糸井重里(いといしげさと)氏率いるほぼ日のロングセラー商品「ほぼ日手帳」。これまでの手帳の常識とは一線を画す商品として、18年間も売れ続けている、この連続的なイノベーションの裏側には、利用者の喜びを徹底的に追求するという独自の哲学があった。

「2019年版」の「ほぼ日手帳」は、サイズやカバーなどの違いで95アイテムになっている
「2019年版」の「ほぼ日手帳」は、サイズやカバーなどの違いで95アイテムになっている

 「それは室町時代の人も喜ぶことなのか!」――。

 ほぼ日手帳の開発を担当する大和倫子氏は、ほぼ日の社長である糸井重里(いといしげさと)氏から、入社以来、そう何度も言われ続けている。ほぼ日手帳を購入し、実際に使う人に「本当に喜んでもらえる」商品にするためには、どうしたらいいか。それをクリエイターである糸井氏は、冒頭のような言葉で問いかけるという。大和氏は、「人間にとって本質的な、本当の喜びとは何か。それを探るために、世間で一般的な常識さえも疑うようになった。そうした考え方を、糸井から徹底的に叩き込まれた」と振り返る。
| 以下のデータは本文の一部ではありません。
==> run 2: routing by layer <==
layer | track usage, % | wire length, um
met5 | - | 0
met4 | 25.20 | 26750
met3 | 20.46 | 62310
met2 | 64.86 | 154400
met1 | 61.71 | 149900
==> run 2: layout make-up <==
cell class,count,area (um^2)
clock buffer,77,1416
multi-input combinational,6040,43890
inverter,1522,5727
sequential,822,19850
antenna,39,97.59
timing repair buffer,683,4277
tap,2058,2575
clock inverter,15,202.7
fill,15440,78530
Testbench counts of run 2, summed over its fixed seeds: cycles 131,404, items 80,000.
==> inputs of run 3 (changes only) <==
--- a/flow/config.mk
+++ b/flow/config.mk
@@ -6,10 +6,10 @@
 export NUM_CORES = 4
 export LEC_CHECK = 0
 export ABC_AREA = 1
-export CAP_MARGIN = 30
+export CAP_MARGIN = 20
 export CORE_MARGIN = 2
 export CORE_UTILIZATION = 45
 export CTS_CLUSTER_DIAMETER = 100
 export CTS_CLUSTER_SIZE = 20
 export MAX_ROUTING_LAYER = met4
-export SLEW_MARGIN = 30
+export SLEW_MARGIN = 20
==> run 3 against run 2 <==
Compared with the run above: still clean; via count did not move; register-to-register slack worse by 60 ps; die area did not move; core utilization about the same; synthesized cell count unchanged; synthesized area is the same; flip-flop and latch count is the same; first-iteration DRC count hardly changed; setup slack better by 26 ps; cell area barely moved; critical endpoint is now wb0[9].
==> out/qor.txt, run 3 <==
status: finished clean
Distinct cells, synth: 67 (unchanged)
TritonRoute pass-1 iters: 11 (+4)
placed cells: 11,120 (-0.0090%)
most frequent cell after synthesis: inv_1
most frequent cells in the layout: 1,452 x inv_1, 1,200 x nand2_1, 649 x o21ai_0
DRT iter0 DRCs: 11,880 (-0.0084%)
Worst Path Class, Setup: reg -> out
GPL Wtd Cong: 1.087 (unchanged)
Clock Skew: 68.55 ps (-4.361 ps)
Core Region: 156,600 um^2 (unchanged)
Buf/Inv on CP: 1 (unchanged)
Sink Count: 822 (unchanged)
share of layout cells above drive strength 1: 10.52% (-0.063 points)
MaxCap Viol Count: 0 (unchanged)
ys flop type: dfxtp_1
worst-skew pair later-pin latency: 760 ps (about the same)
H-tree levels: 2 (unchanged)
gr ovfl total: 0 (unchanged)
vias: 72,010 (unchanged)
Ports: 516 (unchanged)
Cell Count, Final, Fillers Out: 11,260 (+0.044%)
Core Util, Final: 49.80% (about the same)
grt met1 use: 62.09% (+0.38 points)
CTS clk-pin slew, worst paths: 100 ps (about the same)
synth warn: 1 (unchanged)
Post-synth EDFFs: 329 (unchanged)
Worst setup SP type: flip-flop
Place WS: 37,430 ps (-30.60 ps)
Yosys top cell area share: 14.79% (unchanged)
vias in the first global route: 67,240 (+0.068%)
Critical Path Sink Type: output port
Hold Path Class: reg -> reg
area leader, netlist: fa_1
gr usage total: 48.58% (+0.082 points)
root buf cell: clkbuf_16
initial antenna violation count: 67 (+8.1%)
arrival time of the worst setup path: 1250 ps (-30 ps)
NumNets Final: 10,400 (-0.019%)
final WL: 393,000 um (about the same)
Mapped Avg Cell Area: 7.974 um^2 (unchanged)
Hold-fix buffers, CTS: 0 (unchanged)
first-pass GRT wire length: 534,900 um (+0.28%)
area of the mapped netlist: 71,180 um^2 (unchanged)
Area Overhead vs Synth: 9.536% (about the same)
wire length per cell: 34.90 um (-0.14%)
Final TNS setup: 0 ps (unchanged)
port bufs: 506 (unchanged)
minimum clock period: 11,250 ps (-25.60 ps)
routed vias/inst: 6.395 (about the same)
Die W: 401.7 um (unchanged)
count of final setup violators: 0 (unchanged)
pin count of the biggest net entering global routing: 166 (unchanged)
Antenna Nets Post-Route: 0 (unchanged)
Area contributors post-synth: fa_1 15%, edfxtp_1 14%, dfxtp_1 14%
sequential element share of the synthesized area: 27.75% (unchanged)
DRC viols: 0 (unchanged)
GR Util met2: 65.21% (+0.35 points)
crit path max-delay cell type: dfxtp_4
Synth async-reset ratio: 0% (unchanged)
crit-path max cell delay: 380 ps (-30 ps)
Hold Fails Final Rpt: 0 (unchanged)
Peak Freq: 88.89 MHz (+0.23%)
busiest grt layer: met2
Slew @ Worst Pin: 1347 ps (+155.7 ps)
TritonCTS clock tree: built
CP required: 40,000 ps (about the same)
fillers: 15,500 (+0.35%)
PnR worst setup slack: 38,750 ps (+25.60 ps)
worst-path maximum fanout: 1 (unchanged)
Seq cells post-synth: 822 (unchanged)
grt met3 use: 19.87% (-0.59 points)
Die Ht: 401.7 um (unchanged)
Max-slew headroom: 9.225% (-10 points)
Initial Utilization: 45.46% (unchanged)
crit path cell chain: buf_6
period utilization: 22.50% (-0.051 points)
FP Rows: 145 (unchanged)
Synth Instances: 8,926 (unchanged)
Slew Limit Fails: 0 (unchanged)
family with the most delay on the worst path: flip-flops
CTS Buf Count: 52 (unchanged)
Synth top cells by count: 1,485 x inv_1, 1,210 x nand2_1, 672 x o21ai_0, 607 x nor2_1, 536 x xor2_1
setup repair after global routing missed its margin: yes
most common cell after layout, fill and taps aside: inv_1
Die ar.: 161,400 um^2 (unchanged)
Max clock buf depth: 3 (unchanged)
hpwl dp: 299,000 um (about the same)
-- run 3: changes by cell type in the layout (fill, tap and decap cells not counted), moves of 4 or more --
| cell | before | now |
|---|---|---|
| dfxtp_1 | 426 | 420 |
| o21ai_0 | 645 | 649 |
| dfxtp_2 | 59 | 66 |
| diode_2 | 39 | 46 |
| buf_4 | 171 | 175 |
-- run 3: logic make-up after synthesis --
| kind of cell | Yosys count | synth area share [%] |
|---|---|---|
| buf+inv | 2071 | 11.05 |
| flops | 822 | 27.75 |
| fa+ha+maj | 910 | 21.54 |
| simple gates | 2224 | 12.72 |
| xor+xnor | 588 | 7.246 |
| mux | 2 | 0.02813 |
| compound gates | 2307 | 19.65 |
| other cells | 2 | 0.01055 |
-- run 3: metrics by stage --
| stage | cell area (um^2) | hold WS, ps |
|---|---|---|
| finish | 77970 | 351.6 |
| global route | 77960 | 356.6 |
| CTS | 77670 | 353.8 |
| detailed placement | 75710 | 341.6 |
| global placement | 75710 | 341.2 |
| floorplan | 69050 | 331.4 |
 ほぼ日の看板商品である、ほぼ日手帳が誕生したのは2001年10月。当初はわずか1種類、売れたのは1万2000冊だった。それが17年9月発売の「2018年版」では85アイテムまで増え、年間で78万冊を売り上げる大ヒット、ロングセラー商品になっている。最新の「2019年版」も全部で95アイテムと、異例なほど種類が豊富だ。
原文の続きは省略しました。